--- START ---

### src/rtl/tfc_pkg.sv
// Shared TFC definitions: command bit positions, orbit length and the
// calibration sequencer state encoding.
package tfc_pkg;

  localparam int unsigned TFC_BXRST  = 0;
  localparam int unsigned TFC_FERST  = 1;
  localparam int unsigned TFC_HEADER = 2;
  localparam int unsigned TFC_CALIB  = 3;
  localparam int unsigned TFC_NZS    = 4;
  localparam int unsigned TFC_SNAP   = 5;
  localparam int unsigned TFC_SYNCH  = 6;
  localparam int unsigned TFC_BXVETO = 7;

  localparam int unsigned BX_MAX_DEF    = 3563;
  localparam int unsigned CAL_DLY_WIDTH = 8;

  typedef enum logic [1:0] {
    CAL_IDLE = 2'd0,
    CAL_WAIT = 2'd1,
    CAL_FIRE = 2'd2
  } cal_state_e;

endpackage

### src/rtl/tfc_calib_seq.sv
// Calibration sequencer: delays an accepted Calib command by a latched
// number of cycles and emits a single-cycle pulse; FEReset aborts it.
module tfc_calib_seq
  import tfc_pkg::*;
(
  input  logic                     clk,
  input  logic                     rst_n,
  input  logic                     calib_i,
  input  logic                     abort_i,
  input  logic [CAL_DLY_WIDTH-1:0] cal_delay_i,
  output logic                     pulse_o,
  output logic                     busy_o,
  output logic                     overrun_evt_c
);

  cal_state_e               state_q;
  logic [CAL_DLY_WIDTH-1:0] cnt_q;

  // A Calib is only dropped in WAIT; an abort in the same word masks it.
  assign overrun_evt_c = calib_i && !abort_i && (state_q == CAL_WAIT);

  always_ff @(posedge clk or negedge rst_n) begin
    if (!rst_n) begin
      state_q <= CAL_IDLE;
      cnt_q   <= '0;
      pulse_o <= 1'b0;
      busy_o  <= 1'b0;
    end else begin
      pulse_o <= 1'b0;
      busy_o  <= 1'b1;
      if (abort_i) begin
        state_q <= CAL_IDLE;
        cnt_q   <= '0;
        busy_o  <= 1'b0;
      end else begin
        case (state_q)
          // FIRE accepts a new command exactly like IDLE for back-to-back use.
          CAL_IDLE, CAL_FIRE: begin
            if (calib_i) begin
              if (cal_delay_i == CAL_DLY_WIDTH'(0)) begin
                state_q <= CAL_FIRE;
                pulse_o <= 1'b1;
              end else begin
                state_q <= CAL_WAIT;
                cnt_q   <= cal_delay_i;
              end
            end else begin
              state_q <= CAL_IDLE;
              busy_o  <= 1'b0;
            end
          end
          CAL_WAIT: begin
            if (cnt_q == CAL_DLY_WIDTH'(1)) begin
              state_q <= CAL_FIRE;
              pulse_o <= 1'b1;
            end else begin
              cnt_q <= cnt_q - CAL_DLY_WIDTH'(1);
            end
          end
          default: begin
            state_q <= CAL_IDLE;
            busy_o  <= 1'b0;
          end
        endcase
      end
    end
  end

endmodule

### src/rtl/tfc_cmd_decoder.sv
// TFC command decoder: registered command strobes, local BX counter with
// orbit check, FE reset stretcher and calibration sequencing.
module tfc_cmd_decoder
  import tfc_pkg::*;
#(
  parameter int unsigned TFC_WIDTH  = 8,
  parameter int unsigned BX_MAX     = BX_MAX_DEF,
  parameter int unsigned BXID_WIDTH = 12,
  parameter int unsigned FE_RST_LEN = 4
) (
  input  logic                     main_clk,
  input  logic                     rst_n,
  input  logic [TFC_WIDTH-1:0]     tfc_in,
  input  logic [CAL_DLY_WIDTH-1:0] cal_delay,
  input  logic                     err_clr,
  output logic [BXID_WIDTH-1:0]    bxid,
  output logic                     bx_reset_o,
  output logic                     fe_reset_o,
  output logic                     header_o,
  output logic                     nzs_o,
  output logic                     snapshot_o,
  output logic                     sync_o,
  output logic                     bx_veto_o,
  output logic                     calib_pulse,
  output logic                     calib_busy,
  output logic                     sync_err,
  output logic                     calib_overrun
);

  localparam int unsigned FE_CNT_W = $clog2(FE_RST_LEN + 1);

  logic                  bx_rst;
  logic                  fe_rst;
  logic                  ovr_evt;
  logic [BXID_WIDTH-1:0] bxid_q, bxid_d;
  logic                  first_seen_q, first_seen_d;
  logic                  sync_err_q, sync_err_d;
  logic                  overrun_q, overrun_d;
  logic [FE_CNT_W-1:0]   fe_cnt_q, fe_cnt_d;
  logic                  fe_q;
  logic [6:0]            strb_q;

  assign bx_rst = tfc_in[TFC_BXRST];
  assign fe_rst = tfc_in[TFC_FERST];

  tfc_calib_seq u_calib_seq (
    .clk           (main_clk),
    .rst_n         (rst_n),
    .calib_i       (tfc_in[TFC_CALIB]),
    .abort_i       (fe_rst),
    .cal_delay_i   (cal_delay),
    .pulse_o       (calib_pulse),
    .busy_o        (calib_busy),
    .overrun_evt_c (ovr_evt)
  );

  // Next-state for counter, orbit check, sticky flags and FE stretcher.
  always_comb begin
    bxid_d       = bxid_q + BXID_WIDTH'(1);
    first_seen_d = first_seen_q;
    sync_err_d   = sync_err_q & ~err_clr;
    overrun_d    = (overrun_q & ~err_clr) | ovr_evt;
    fe_cnt_d     = '0;
    if (bxid_q == BXID_WIDTH'(BX_MAX)) bxid_d = '0;
    if (bx_rst) begin
      bxid_d       = '0;
      first_seen_d = 1'b1;
      if (first_seen_q && (bxid_q != BXID_WIDTH'(BX_MAX))) sync_err_d = 1'b1;
    end
    if (fe_rst) fe_cnt_d = FE_CNT_W'(FE_RST_LEN);
    else if (fe_cnt_q != '0) fe_cnt_d = fe_cnt_q - FE_CNT_W'(1);
  end

  always_ff @(posedge main_clk or negedge rst_n) begin
    if (!rst_n) begin
      bxid_q       <= '0;
      first_seen_q <= 1'b0;
      sync_err_q   <= 1'b0;
      overrun_q    <= 1'b0;
      fe_cnt_q     <= '0;
      fe_q         <= 1'b0;
      strb_q       <= '0;
    end else begin
      bxid_q       <= bxid_d;
      first_seen_q <= first_seen_d;
      sync_err_q   <= sync_err_d;
      overrun_q    <= overrun_d;
      fe_cnt_q     <= fe_cnt_d;
      fe_q         <= (fe_cnt_d != '0);
      strb_q       <= {tfc_in[TFC_BXVETO], tfc_in[TFC_SYNCH], tfc_in[TFC_SNAP],
                       tfc_in[TFC_NZS], tfc_in[TFC_HEADER], 1'b0, bx_rst};
    end
  end

  assign bxid          = bxid_q;
  assign bx_reset_o    = strb_q[0];
  assign header_o      = strb_q[2];
  assign nzs_o         = strb_q[3];
  assign snapshot_o    = strb_q[4];
  assign sync_o        = strb_q[5];
  assign bx_veto_o     = strb_q[6];
  assign fe_reset_o    = fe_q;
  assign sync_err      = sync_err_q;
  assign calib_overrun = overrun_q;

  logic unused_ok;
  assign unused_ok = strb_q[1];

endmodule

### config.mk
export PLATFORM = sky130hd
export DESIGN_NAME = tfc_cmd_decoder
export DESIGN_NICKNAME = d
export VERILOG_FILES = /design/src/rtl/tfc_pkg.sv /design/src/rtl/tfc_calib_seq.sv /design/src/rtl/tfc_cmd_decoder.sv
export SDC_FILE = /design/constraint.sdc
export NUM_CORES = 1
export LEC_CHECK = 0
export BUFFER_PORTS_ARGS = -buffer_cell sky130_fd_sc_hd__buf_2
export CELL_PAD_IN_SITES_DETAIL_PLACEMENT = 0
export CELL_PAD_IN_SITES_GLOBAL_PLACEMENT = 1
export CORE_MARGIN = 8
export CORE_UTILIZATION = 36
export DETAILED_ROUTE_END_ITERATION = 16
export PLACE_DENSITY = 0.71
export SKIP_CTS_REPAIR_TIMING = 1
export SYNTH_ARGS = -nofsm -noshare
export SYNTH_HDL_FRONTEND = slang
export SYNTH_SLANG_ARGS = --single-unit
### constraint.sdc
create_clock -name main_clk -period 1.6 [get_ports main_clk]
set_clock_uncertainty 0.1 [all_clocks]
set_input_delay 0.08 -clock main_clk [delete_from_list [all_inputs] [get_ports main_clk]]
set_output_delay 0.08 -clock main_clk [all_outputs]
set_load 0.05 [all_outputs]
## After elaboration in Yosys (flattened, before gate mapping)

Index checks and enable logic that the tools add are counted.

- Output and inout bits: 23
- Word-level logic and storage cells: 62
- Bits in registers: 37

- $add $sub $neg: 3
- Reductions and logical operators: 11
- Bitwise logic cells: 4
- Equal/unequal tests: 9
- Mux-type cells: 24

Operators by type and width:

| cell | count |
|---|---|
| two-way mux 8 bit | 4 |
| two-way mux 12 bit | 2 |
| one-hot mux 8 bit (2 select lines) | 1 |
| adder 12 x 1 -> 12 bit (second input constant) | 1 |
| equality test 12 bit (second input constant) | 1 |
| != test 12 bit (second input constant) | 1 |
| != test 3 bit (second input constant) | 4 |
| nonzero test 3 bit | 3 |
| equality test 8 x 1 -> 1 bit (second input constant) | 1 |
| zero test 8 bit | 1 |
| two-way mux 1 bit | 8 |
| two-way mux 2 bit | 4 |
| subtractor 8 x 1 -> 8 bit (second input constant) | 1 |
| two-way mux 3 bit | 2 |
| one-hot mux 1 bit (2 select lines) | 2 |
| one-hot mux 2 bit (2 select lines) | 1 |
| AND reduction 4 bit | 1 |
| logical AND 1 bit | 3 |
| subtractor 3 x 1 -> 3 bit (second input constant) | 1 |
| bitwise AND 1 bit | 2 |
| equality test 2 x 1 -> 1 bit (second input constant) | 1 |
| equality test 2 bit (second input constant) | 1 |
| zero test 2 bit | 1 |
| OR reduction 2 bit | 1 |
| other kinds (3) | 3 |

## Longest topological paths before layout

- Depth after elaboration: 5
- Gate-level depth with buffers: 6

## Modules after synthesis

A second synthesis with hierarchy kept.

- Cells, all modules: 182
- Area total of the unflattened synthesis: 1,870.5 um^2

Modules (own cells, without submodules):

| module | times used | sequential area each (um^2) | cells an instance | area an instance (um^2) |
|---|---|---|---|---|
| tfc_cmd_decoder | 1 | 625.6 | 90 | 1,031.0 |
| tfc_calib_seq | 1 | 300.3 | 92 | 839.6 |

## Worst setup path before layout

Ideal clock, no wire load.

- Path kind: flip-flop to flip-flop
- Start point: register bxid_q[0], in the netlist bxid[0]
- End point: register bxid_q[4], in the netlist bxid[4]
- Stages on the path, launching flop included: 7
- Setup slack: -266 ps
- Path buffers: 1
- Library setup time: 73 ps
- Arrival time: 1,693 ps
- Cells stage by stage: dfrtp_1 -> ha_1 -> and4_1 -> and3_1 -> or2_1 -> buf_2 -> nor2_1

- Longest elaborated chain between the ends: 3
- Elaborated cells between the ends (all ways): 4

RTL lines:

| element | RTL line | text |
|---|---|---|
| start, declared | tfc_cmd_decoder.sv:35 | `logic [BXID_WIDTH-1:0] bxid_q, bxid_d;` |
| start signal, assigned | tfc_cmd_decoder.sv:84 | `bxid_q <= bxid_d;` |
| adder 12 x 1 -> 12 bit / equality test 12 bit (equally long branches) | tfc_cmd_decoder.sv:59, tfc_cmd_decoder.sv:64 |  |
| two-way mux 12 bit (*) | tfc_cmd_decoder.sv:64 | `if (bxid_q == BXID_WIDTH'(BX_MAX)) bxid_d = '0;` |
| two-way mux 12 bit (*) | tfc_cmd_decoder.sv:65 | `if (bx_rst) begin` |
| via bxid_d[4] | tfc_cmd_decoder.sv:35 |  |

The timed path passes the listed nets; every way through them passes the cells marked *.
A chain may end at the register's enable or synchronous reset.

## Worst setup path after layout

- Start point: register u_calib_seq.cnt_q[5]
- End point: register u_calib_seq.cnt_q[3]

- Longest elaborated chain between the ends: 3

RTL lines:

| element | RTL line | text |
|---|---|---|
| start, declared | tfc_calib_seq.sv:17 | `logic [CAL_DLY_WIDTH-1:0] cnt_q;` |
| start signal, assigned | tfc_calib_seq.sv:45 | `cnt_q <= cal_delay_i;` |
| start signal, assigned | tfc_calib_seq.sv:57 | `cnt_q <= cnt_q - CAL_DLY_WIDTH'(1);` |
| equality test 8 x 1 -> 1 bit | tfc_calib_seq.sv:53 | `if (cnt_q == CAL_DLY_WIDTH'(1)) begin` |
| != test 3 bit (no line) | n/a |  |
| AND reduction 4 bit (no line) | n/a |  |

No other way between the ends.

==> summary.txt <==
Critical path
  – Crit path arrival time: about 1.8 ns
  – Nature of the critical path startpoint: flop
  – Worst EP required: ~1.7 ns
  – CP Class: reg -> reg
  – Critical path fanouts, max: 5
  – Worst Setup End Kind: flop

Routing
  – First-pass DRT Iterations: 4
  – Vias per inst: approximately 5.1
  – Routed WL: 4530 um
  – DRC: 0
  – DRT iter0 DRCs: 54
  – Final ANT Viol Nets: 0
  – Via count: between 1,500 and 2,000
  – WL per Instance: 15.1 um

Global routing
  – GR Overflow Total: 0
  – Vias in the first global route: 1,537
  – Initial antenna violation count: 0
  – Global Route Usage Sum: between 10% and 20%
  – Pin count of the biggest net entering global routing: 20
  – First-pass GRT wire length: between 7000 and 8000 um

STA
  – Final period util: 103%
  – Hold Violations, Final: 0
  – Max-slew violations: 0
  – Slew of the pin with the lowest slew margin: between 0.4 and 0.5 ns
  – Final setup fails: 8
  – F_max: about 0.60 GHz
  – Rel. slew slack: roughly 70%
  – RSZ-0062 raised after global routing: yes
  – Final min period: between 1.5 and 2 ns
  – Fin worst setup slack: -0.0559 ns

Yosys
  – Ys async rst share: 100%
  – Syn_nets: between 150 and 200
  – Synth Area in Simple Gates: 22.6%
  – Synth Instances: ~160
  – Number of synthesized flops with an enable pin: 0
  – Top cells by area, synth: dfrtp_1 53%, nor2_1 4.9%, xor2_1 3.5%, o2bb2ai_1 3.0%, a21oi_1 2.9%
  – Cell taking the most area after synthesis: dfrtp_1
  – Mux contribution to synthesized area: less than 1%
  – Register area share after synthesis: 53.1%
  – Mean post-synth cell area: 10.8 um2
  – Yosys warns: 0
  – Synth Area in Compound Gates: 13.6%
  – Number of distinct library cells after synthesis: 39
  – Largest family of logic cells by synthesized area: simple AND/OR/NAND/NOR gates
  – #FFs+latches synth: 37
  – Synthesized area: about 1700 um2
  – Yosys top cell area share: ~53%
  – Most frequent cell after synthesis: dfrtp_1
  – XOR/XNOR Fraction of Synth Area: under 10%
  – Adder-cell share of the synthesized area: 2.15%
  – Most frequent cells after synthesis: 37 x dfrtp_1, 23 x nor2_1, 10 x a21oi_1, 9 x nand3_1, 7 x xor2_1
  – Prevailing post-synth register cell: dfrtp_1

Final layout
  – Area delta synth->final: 45.1%
  – Final core utilization: a little over half
  – FILL cells: roughly 430
  – # diodes: 0
  – Nets: between 200 and 300
  – Final instance area: around 2500 um2
  – Share of cells above drive strength 1: between 40% and 50%

Power and ir drop
  – Overall Power: ~2500 uW
  – Lkg Pwr: between 0.001 and 0.0015 uW
  – Peak supply drop: 0.552 mV
  – Pwr dens: 1010 nW/um2

Placement
  – IO Port Bufs: 41
  – Post-DP Area: roughly 2300 um2
  – Final HPWL DP: about 3400 um
  – Routability Congestion: approximately 0.83

Status
  – Status: finished, violations left
  – Violated checks: setup timing

Clock network
  – Clk buf depth: 2
  – Worst skew pair latency: 0.28 ns
  – CTS tree: yes
  – H-tree levels: 2
  – Total CTS buffers: 5
  – Root buffer cell: clkbuf_8
  – Reg clk slew, reported paths: ~0.07 ns
  – CTS Sinks: 37

Floorplanning
  – # rows: 25
  – Initial core utilization: between 30% and 40%
  – Die Width: about 86 um
  – Core area: 4690 um2
  – I/O pins: between 40 and 50
  – Die ar.: 7330 um2
  – Die Y: 85.6 um

Run
  – Max_cap viols: 0

Worst hold path
  – Worst hold path type: in -> reg
power breakdown:
part	switching, uW	leakage (uW)	total (uW)	internal, uW
Combinational	436	0.000671	809	373
Sequential	69.0	0.000463	1080	1010
Clock	307	0.0000455	659	351
critical path: stages, from the launching register on:
cell and delay, ns:
dfrtp_1 0.43, nor4_4 0.37, nand4b_4 0.18, a211oi_4 0.34
o2bb2ai_1 0.17
logic make-up (layout without fill, tap and decap cells):
logic type | after synthesis | in the layout
flip-flops | 37 | 37
XOR/XNOR | 11 | 11
AO/OA/AOI/OAI | 30 | 30
AND/OR/NAND/NOR | 68 | 69
buffers and inverters | 11 | 94
adder cells (fa/ha/maj) | 3 | 3
multiplexers | 1 | 1
placed cells by master (no fill, tap or decap), types with 3 or more instances in the layout:
cell type,netlist,final
buf_4,0,28
dfrtp_2,0,7
clkbuf_8,0,6
nand2_1,6,6
dlygate4sd3_1,0,8
o2bb2ai_1,6,6
nand3_1,9,9
dfrtp_1,37,30
o31ai_2,1,4
xnor2_1,4,4
buf_2,1,41
inv_1,6,6
nor3_1,6,4
nor2_1,23,21
xor2_1,7,7
a21oi_1,10,9
nand2b_1,3,3
final cells by class:
class	instances	area [um2]	share of cell area, %
timing repair buffer	79	527	20.8
multi-input combinational	114	886	35.0
sequential	37	935	36.9
clock buffer	8	90.1	3.56
inverter	7	26.3	1.04
tap	54	67.6	2.67
path summary, 6_finish.rpt:
kind / startpoint / to / slack (ns) / cells past startpoint
max in group asynchronous: rst_n / bxid[2]$_DFF_PN0_ / 0.74 / 3
worst max-delay path: u_calib_seq.cnt_q[5]$_DFFE_PN0P_ / u_calib_seq.cnt_q[3]$_DFFE_PN0P_ / -0.06 / 4
worst min-delay path: err_clr / sync_err$_DFF_PN0_ / 0.003 / 3
worst max register to register: u_calib_seq.cnt_q[5]$_DFFE_PN0P_ / u_calib_seq.cnt_q[3]$_DFFE_PN0P_ / -0.06 / 4
worst min register to register: first_seen_q$_DFFE_PN0P_ / first_seen_q$_DFFE_PN0P_ / 0.37 / 1
min in group asynchronous: rst_n / strb_q[2]$_DFF_PN0_ / 0.19 / 2
registers in the layout, indices dropped and copies added, names as in the netlist:
register and flops:
first_seen_q 1, fe_cnt_q 3, u_calib_seq.busy_o 1, u_calib_seq.cnt_q 8, sync_err 1, bxid 12, calib_overrun 1, fe_reset_o 1
u_calib_seq.pulse_o 1, u_calib_seq.state_q 2, strb_q 6
per-stage QoR:
stage               std cells  hold slack (ns)  setup WS (ns)  TNS [ns]
floorplan                 161           -0.316        -0.0712    -0.739
global placement          280          -0.0590        -0.0355    -0.154
detailed placement        280          -0.0320        -0.0686    -0.734
CTS                       288           -0.339        -0.0879     -1.03
global route              299          0.00864         -0.149     -1.15
finish                    299          0.00331        -0.0559    -0.254
routing by layer:
metal,part of all wire [%],vias to the layer above,global-route usage [%]
met5,0,-,0
li1,-,738,-
met1,39,747,13.6
met2,55,30,21.9
met3,4.9,2,3.92
met4,0.51,0,3.82
No activity file was read; power rests on OpenSTA's default activity.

--- END ---

Work request – Whichever lines of the material hold the word "layout", find and copy them.

Solution to the exercise –
## Longest topological paths before layout
## Worst setup path before layout
## Worst setup path after layout
Final layout
logic make-up (layout without fill, tap and decap cells):
logic type | after synthesis | in the layout
placed cells by master (no fill, tap or decap), types with 3 or more instances in the layout:
registers in the layout, indices dropped and copies added, names as in the netlist:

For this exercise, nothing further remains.